## [WHAT THE TASK REQUIRES]
Across the records that follow, give the number of lines containing the word "startpoint" and nothing else.

Stored data entries
-- -- --

<file path="config.mk">
export PLATFORM = sky130hd
export DESIGN_NAME = shumezuesi_16bit_flat
export DESIGN_NICKNAME = d
export VERILOG_FILES = /design/src/rtl/shumezuesi_16bit_pkg.sv /design/src/rtl/shumezuesi_16bit_if.sv /design/src/rtl/shumezuesi_16bit_mbledhesi.sv /design/src/rtl/shumezuesi_16bit.sv /design/src/flat_wrapper.sv
export SDC_FILE = /design/constraint.sdc
export NUM_CORES = 1
export LEC_CHECK = 0
export ABC_AREA = 1
export BUFFER_PORTS_ARGS = -buffer_cell sky130_fd_sc_hd__buf_2
export CELL_PAD_IN_SITES_DETAIL_PLACEMENT = 0
export CELL_PAD_IN_SITES_GLOBAL_PLACEMENT = 1
export CORE_UTILIZATION = 40
export CTS_CLUSTER_SIZE = 12
export DETAILED_ROUTE_END_ITERATION = 6
export PLACE_DENSITY_LB_ADDON = 0.1
export SLEW_MARGIN = 20
export SYNTH_ARGS = -nofsm -noshare
export SYNTH_HDL_FRONTEND = slang
export SYNTH_SLANG_ARGS = --single-unit
</file>
<file path="constraint.sdc">
create_clock -name Clock -period 7.4 [get_ports Clock]
set_clock_uncertainty 0.15 [all_clocks]
set_input_delay 1.11 -clock Clock [delete_from_list [all_inputs] [get_ports Clock]]
set_output_delay 1.11 -clock Clock [all_outputs]
set_load 0.02 [all_outputs]
</file>
<file path="src/rtl/shumezuesi_16bit_pkg.sv">
// Shared CPU constants for the execute-stage multiplier: the default operand
// width, the counter-width helper and the multiplier FSM state encoding.
package shumezuesi_16bit_pkg;

  localparam int WIDTH_DEF = 16;

  // The counter must be able to hold WIDTH itself, so it gets one bit more than log2.
  function automatic int cnt_width(input int width);
    return $clog2(width) + 1;
  endfunction

  typedef enum logic [1:0] {
    IDLE = 2'b00,
    RUN  = 2'b01,
    DONE = 2'b10
  } state_t;

endpackage

</file>
<file path="src/rtl/shumezuesi_16bit_if.sv">
// Request/result bundle between the CPU control unit and the multiplier.
// The control unit is the master and the multiplier is the slave.
interface shumezuesi_16bit_if #(
  parameter int WIDTH = shumezuesi_16bit_pkg::WIDTH_DEF
);

  logic             Start;
  logic [WIDTH-1:0] Hyrja0;
  logic [WIDTH-1:0] Hyrja1;
  logic             Busy;
  logic             Done;
  logic [WIDTH-1:0] DaljaLo;
  logic [WIDTH-1:0] DaljaHi;

  modport master (
    output Start, Hyrja0, Hyrja1,
    input  Busy, Done, DaljaLo, DaljaHi
  );

  modport slave (
    input  Start, Hyrja0, Hyrja1,
    output Busy, Done, DaljaLo, DaljaHi
  );

endinterface

</file>
<file path="src/rtl/shumezuesi_16bit_mbledhesi.sv">
// WIDTH-bit unsigned adder with carry-out, used for the accumulate step of
// the shift-add multiplier.
module mbledhesi_16bit #(
  parameter int WIDTH = 16
) (
  input  logic [WIDTH-1:0] a,
  input  logic [WIDTH-1:0] b,
  output logic [WIDTH-1:0] sum,
  output logic             cout
);

  assign {cout, sum} = {1'b0, a} + {1'b0, b};

endmodule

</file>
<file path="src/rtl/shumezuesi_16bit.sv">
// Sequential unsigned shift-add multiplier: retires one multiplier bit per clock.
// The product registers change only on entry to DONE.
module shumezuesi_16bit
  import shumezuesi_16bit_pkg::*;
#(
  parameter int WIDTH = WIDTH_DEF
) (
  input  logic                Clock,
  input  logic                Reset,
  shumezuesi_16bit_if.slave   bus
);

  localparam int CNT_W = cnt_width(WIDTH);

  state_t               state;
  state_t               state_nxt;
  logic                 accept;
  logic                 last_iter;
  logic [WIDTH-1:0]     mcand;
  logic [2*WIDTH:0]     acc;
  logic [2*WIDTH:0]     acc_step;
  logic [CNT_W-1:0]     cnt;
  logic [2*WIDTH-1:0]   prod;
  logic [WIDTH-1:0]     sum;
  logic                 cout;

  mbledhesi_16bit #(.WIDTH(WIDTH)) u_mbledhesi (
    .a    (acc[2*WIDTH-1:WIDTH]),
    .b    (mcand),
    .sum  (sum),
    .cout (cout)
  );

  assign last_iter = (cnt == CNT_W'(WIDTH - 1));

  // The carry lands in the top accumulator bit before the shift brings it down.
  always_comb begin
    acc_step = acc >> 1;
    if (acc[0]) begin
      acc_step = {cout, sum, acc[WIDTH-1:0]} >> 1;
    end
  end

  always_ff @(posedge Clock or posedge Reset) begin
    // NOTE: sequential state uses non-blocking (<=) so every flop samples pre-edge values; blocking here would make results depend on statement order.
    if (Reset) begin
      state <= IDLE;
    end else begin
      state <= state_nxt;
    end
  end

  always_comb begin
    // NOTE: every output of this block gets a default first, so no path leaves one unassigned and no latch is inferred.
    state_nxt = state;
    accept    = 1'b0;
    unique case (state)
      IDLE: begin
        if (bus.Start) begin
          accept    = 1'b1;
          state_nxt = RUN;
        end
      end
      RUN: begin
        if (last_iter) begin
          state_nxt = DONE;
        end
      end
      DONE: begin
        accept    = bus.Start;
        state_nxt = bus.Start ? RUN : IDLE;
      end
      default: state_nxt = IDLE;
    endcase
  end

  // Start during RUN never reaches here: accept is only raised from IDLE or DONE.
  always_ff @(posedge Clock or posedge Reset) begin
    if (Reset) begin
      mcand <= '0;
      acc   <= '0;
      cnt   <= '0;
      prod  <= '0;
    end else if (accept) begin
      mcand <= bus.Hyrja0;
      acc   <= {{(WIDTH + 1){1'b0}}, bus.Hyrja1};
      cnt   <= '0;
    end else if (state == RUN) begin
      acc <= acc_step;
      cnt <= cnt + CNT_W'(1);
      if (last_iter) begin
        prod <= acc_step[2*WIDTH-1:0];
      end
    end
  end

  assign bus.Busy    = (state == RUN);
  assign bus.Done    = (state == DONE);
  assign bus.DaljaLo = prod[WIDTH-1:0];
  assign bus.DaljaHi = prod[2*WIDTH-1:WIDTH];

endmodule

</file>
<file path="src/flat_wrapper.sv">
// flat-port wrapper written by rule: the top's interface ports become plain ports
module shumezuesi_16bit_flat import shumezuesi_16bit_pkg::*;
#(
  parameter int WIDTH = WIDTH_DEF
)
  (Clock, Reset, bus_Start, bus_Hyrja0, bus_Hyrja1, bus_Busy, bus_Done, bus_DaljaLo, bus_DaljaHi);
  shumezuesi_16bit_if #(.WIDTH(WIDTH)) bus_i ();
  input  logic Clock;
  input  logic Reset;
  input wire logic [$bits(bus_i.Start)-1:0] bus_Start;
  input wire logic [$bits(bus_i.Hyrja0)-1:0] bus_Hyrja0;
  input wire logic [$bits(bus_i.Hyrja1)-1:0] bus_Hyrja1;
  output wire logic [$bits(bus_i.Busy)-1:0] bus_Busy;
  output wire logic [$bits(bus_i.Done)-1:0] bus_Done;
  output wire logic [$bits(bus_i.DaljaLo)-1:0] bus_DaljaLo;
  output wire logic [$bits(bus_i.DaljaHi)-1:0] bus_DaljaHi;
  assign bus_i.Start = bus_Start;
  assign bus_i.Hyrja0 = bus_Hyrja0;
  assign bus_i.Hyrja1 = bus_Hyrja1;
  assign bus_Busy = bus_i.Busy;
  assign bus_Done = bus_i.Done;
  assign bus_DaljaLo = bus_i.DaljaLo;
  assign bus_DaljaHi = bus_i.DaljaHi;
  shumezuesi_16bit #(.WIDTH(WIDTH)) u_core (.Clock(Clock), .Reset(Reset), .bus(bus_i));
endmodule
</file>
======== Word level (Yosys, flattened, before mapping) ========
Index checks and enable logic that the tools add are counted.
storage, ports and cells
  register bits after elaboration ......... 88
  input bits .............................. 35
  output and inout bits ................... 34
  logic and storage cells ................. 28
cells by class
  add/subtract/negate cells ............... 2
  equal/unequal tests ..................... 5
  mux-type cells .......................... 11
  bitwise logic cells ..................... 1
  reductions and logical operators ........ 4
operators by type and width
  operator               number
  $mux W33               2
  $mux W32               1
  $add A16 B16 Y17       1
  $mux W5                2
  $pmux W2 S3            1
  $add A5 B1 Y5 const B  1
  $eq A5 B4 Y1 const B   1
  $mux W2                2
  $reduce_and A3 Y1      1
  $eq A2 B1 Y1 const B   1
  $eq A2 B2 Y1 const B   1
  $logic_not A2 Y1       1
  $mux W1                2
  $ne A2 B1 Y1 const B   1
  $ne A2 B2 Y1 const B   1
  $pmux W1 S2            1
  $reduce_and A2 Y1      1
  $reduce_bool A2 Y1     1
  $not A1 Y1             1

======== Longest topological paths before layout ========
  depth in word-level cells ............... 4
  mapped depth ............................ 12
  depth with buffers taken out ............ 12

======== Hierarchy ========
Synthesis repeated with hierarchy kept, for this count alone.
unflattened totals
  cell total of the unflattened synthesis .. 644
  area total of the unflattened synthesis .. 4,720.8 sq um
modules (own cells, without submodules)
  module            instances  cells each  area an instance (sq um)  sequential area each (sq um)
  shumezuesi_16bit  1          459         3,741.1                   2,177.1
  mbledhesi_16bit   1          185         979.7                     0.0

======== Worst setup path before layout ========
Ideal clock, no wire load.
  kind .................................... input port to flip-flop
  from .................................... input bus_Start
  to ...................................... register u_core.acc[0]
  library setup time ...................... 139 ps
  arrival ................................. 1,726 ps
  path slack .............................. 5,386 ps
  stages on the path ...................... 6
  buffers on the path ..................... 2
  path through ............................ nand2_1 buf_2 inv_2 buf_2 nand2_1 o221ai_1
on the way
  word-level cells in the longest chain between the ends .. 3
  elaborated cells between the ends (all ways) .. 4
  classes of those cells .................. mux: 3; reduce/logical: 1
ends and longest elaborated chain
  item                                                   line                    text
  start: declaration                                     flat_wrapper.sv:10      input wire logic [$bits(bus_i.Start)-1:0] bus_Start;
  $mux W1                                                shumezuesi_16bit.sv:59  if (bus.Start) begin
  $pmux W1 S2 (*)                                        shumezuesi_16bit.sv:57  unique case (state)
  $mux W33 / $reduce_bool A2 Y1 (equally long branches)  -
  end signal: assignment                                 shumezuesi_16bit.sv:86  acc <= {{(WIDTH + 1){1'b0}}, bus.Hyrja1};
  end signal: assignment                                 shumezuesi_16bit.sv:89  acc <= acc_step;
  end: declaration                                       shumezuesi_16bit.sv:20  logic [2*WIDTH:0] acc;
Every way passes the cells marked *; elsewhere a longest branch is shown, timed or not.
A chain may end at the register's enable or synchronous reset.

======== Worst setup path in the final report ========
  from .................................... input bus_Start
  to ...................................... register u_core.acc[20]
The elaborated chain is that of the path after synthesis.

==> results.tsv <==
stage	metric	value	unit
min_path	Hold Crit Class	register to register	
yosys	#FFs+latches synth	87	
power	worst ir drop on vdd	0.190	mV
place	Post-DP Area	4980	µm²
finish	Cell Count, Final, Fillers Out	776	
yosys	main flop type after synthesis	dfrtp_1	
power	total power	2.82	mW
yosys	asr flop ratio synth	100	%
clock_network	CTS Sinks	87	
floorplanning	DIE WIDTH	109	µm
critical_path	largest stage delay on the critical path	0.58	ns
grt	initial antenna violation count	0	
flow_run	max_cap viols	0	
floorplanning	Die Y	109	µm
floorplanning	Initial Util	41.6	%
critical_path	Slowest cell on crit path	nand2_1	
place	GPL Wtd Cong	0.902	
sta	Slew headroom	30.6	%
critical_path	critical path launch point	bus_Start	
finish	area grow syn2layout	17.4	%
clock_network	cts hold-fix bufs	0	
yosys	Seq/Total Area, Yosys	47.7	%
critical_path	crit-path cells	buf_2 > nand2_1 > nand2_2 > inv_2 > nand2_1 > o21ai_1	
critical_path	worst-path maximum fanout	24	
critical_path	CP endpoint kind	register	
clock_network	H-tree lvl count	3	
grt	largest net degree at the start of global routing	79	
sta	RSZ-0062 raised after global routing	no	
critical_path	Worst EP arrival	2.76	ns
drt	routed vias/inst	4.80	
grt	first-pass GRT wire length	18400	µm
power	Leak	2.94	nW
grt	grt total ovfl	0	
drt	DRC	0	
critical_path	required time worst endpoint	7.53	ns
finish	Multi-input gate area	1990	µm²
sta	Hold Fails Final Rpt	0	
yosys	Syn Inst Count	571	
sta	actual slew at the worst max-slew pin	1.04	ns
grt	vias in the first global route	3642	
finish	Layout Nets	685	
clock_network	clk buf depth	2	
drt	initial drt markers	141	
clock_network	Root Buffer	clkbuf_16	
sta	Slew Limit Fails	0	
finish	Reg area	2180	µm²
critical_path	crit start category	input pin	
critical_path	most frequent CP cell	nand2_1	
drt	routed length per placed instance	14.1	µm
clock_network	CTS Buf Count	9	
sta	setup TNS	0	ns
critical_path	worst reg2reg path startpoint	u_core.cnt[0]	
sta	Tcrit/Tclk final	35.6	%
run_status	status	complete, no violations	
sta	Max Fclk	379	MHz
sta	# setup viols final	0	
clock_network	post-CTS setup repair buffer count	0	
sta	minimum clock period	2.64	ns
drt	drt first pass iters	4	
place	Inst Count DP	760	
clock_network	CTS clk-pin slew, worst paths	0.07	ns
place	I/O Buffers	68	
clock_network	CTS tree	built	
floorplanning	I/O pins	69	
floorplanning	total core area	11000	µm²
clock_network	post-CTS sizing	0	
finish	# fillers	1081	
floorplanning	Die Area	11800	µm²
yosys	Cell Area, Synth	4570	µm²
drt	total number of vias	3721	
finish	# diodes	0	
power	power per cell area	525	nW/µm²
clock_network	Clock Latency Late Sink	0.35	ns
yosys	distinct cell type count after synthesis	36	
yosys	Yosys warnings	0	
drt	final wirelength	10900	µm
yosys	Post-synth EDFFs	0	
min_path	min-delay src	u_core.prod[28]	
finish	layout cells sized above 1	20.0	%
critical_path	Worst Path Class, Setup	input pin to register	
drt	Routed Antenna Nets	0	
yosys	Mapped Nets	625	
grt	GRT Util Overall	20.6	%
finish	final instance area	5360	µm²
place	HPWL Detailed	7840	µm
floorplanning	Core Rows	38	
yosys	syn avg cell area	8.00	µm²
-- per-layer routing --
layer | GRT usage, % | vias up | part of all wire [%] | wire length, µm
met2 | 29.9 | 62 | 43 | 4660
met1 | 30.3 | 1715 | 52 | 5670
met5 | 0 | - | 0 | 0
met3 | 4.72 | 9 | 4.3 | 473
li1 | - | 1935 | - | -
met4 | 6.37 | 0 | 1.3 | 143
-- power by group --
group          internal (mW)  total, mW  switching [mW]
logic                  0.500       1.39           0.894
clock network          0.376      0.578           0.202
registers              0.691      0.846           0.155
total                   1.57       2.82            1.25
-- area by class of cell --
cell class                 instances  share of cell area, %
clock inverter                     6                   2.61
multi-input combinational        387                   37.0
tap                              140                   3.27
sequential                        87                   40.6
clock buffer                      10                   4.46
inverter                          77                   5.46
timing repair buffer              69                   6.56
-- cells in the mapped netlist, drive strengths merged, types with 2 or more instances --
master / instances / share of area [%]
o221ai: 16 / 3.1
nor2: 17 / 1.7
ha: 18 / 4.9
inv: 77 / 6.4
o21ai: 40 / 4.4
buf: 16 / 2.0
o22ai: 4 / 0.55
clkbuf: 4 / 0.55
nor3: 3 / 0.66
nand3: 40 / 5.0
dfrtp: 87 / 48
a21oi: 7 / 0.85
nand2: 222 / 19
nand4: 2 / 0.27
nand3b: 2 / 0.60
xnor2: 3 / 0.58
or2: 9 / 1.3
-- flip-flops by register name (all words and copies together), names as in the netlist --
| signal | flops |
|---|---|
| u_core.acc | 32 |
| u_core.prod | 32 |
| u_core.mcand | 16 |
| u_core.cnt | 5 |
| u_core.state | 2 |
-- final timing paths --
check                             endpoint  slack (ns)  cells past startpoint
max in group asynchronous    u_core.acc[0]        5.62                      3
setup / recovery            u_core.acc[20]        4.76                      6
hold / removal             u_core.prod[28]        0.33                      2
hold reg to reg            u_core.prod[28]        0.33                      2
min in group asynchronous  u_core.mcand[2]        0.50                      2
setup reg to reg           u_core.prod[24]        4.98                      8
-- cells in the final DEF, fill, tap and decap left out, types with 14 or more instances in the layout --
cell type / Yosys / routed
buf_2: 12 / 68
dfrtp_1: 87 / 86
ha_1: 18 / 18
inv_1: 67 / 66
nand2_1: 216 / 215
nand3_1: 34 / 34
nor2_1: 14 / 14
o21ai_1: 31 / 31
o221ai_1: 16 / 16
-- through the flow --
step | utilization, % | hold slack (ns) | worst slack [ns]
after floorplan | - | 0.303 | 3.89
after global placement | 45.3 | 0.312 | 4.41
final | 48.8 | 0.326 | 4.76
after detailed placement | 45.3 | 0.310 | 4.34
after CTS | 48.8 | 0.327 | 4.71
after global routing | 48.8 | 0.342 | 4.49
-- worst max-delay path: cells and delay by family --
kind | cells | cell delay [ns]
and+or+nand+nor | 3 | 1.15
AOI/OAI and AO/OA | 1 | 0.08
buffers and inverters | 2 | 0.42
-- cell families (layout without fill, tap and decap cells) --
group	after synthesis	after routing	synth area share, %
adder cells (fa/ha/maj)	19	19	5.37
AO/OA/AOI/OAI	69	69	9.18
flip-flops	87	87	47.7
XOR/XNOR	3	3	0.575
AND/OR/NAND/NOR	296	296	28.3
buffers and inverters	97	162	8.90
Power figures use the tool's default switching activity.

-- -- --

## [OUTPUT FOR THIS TASK]
2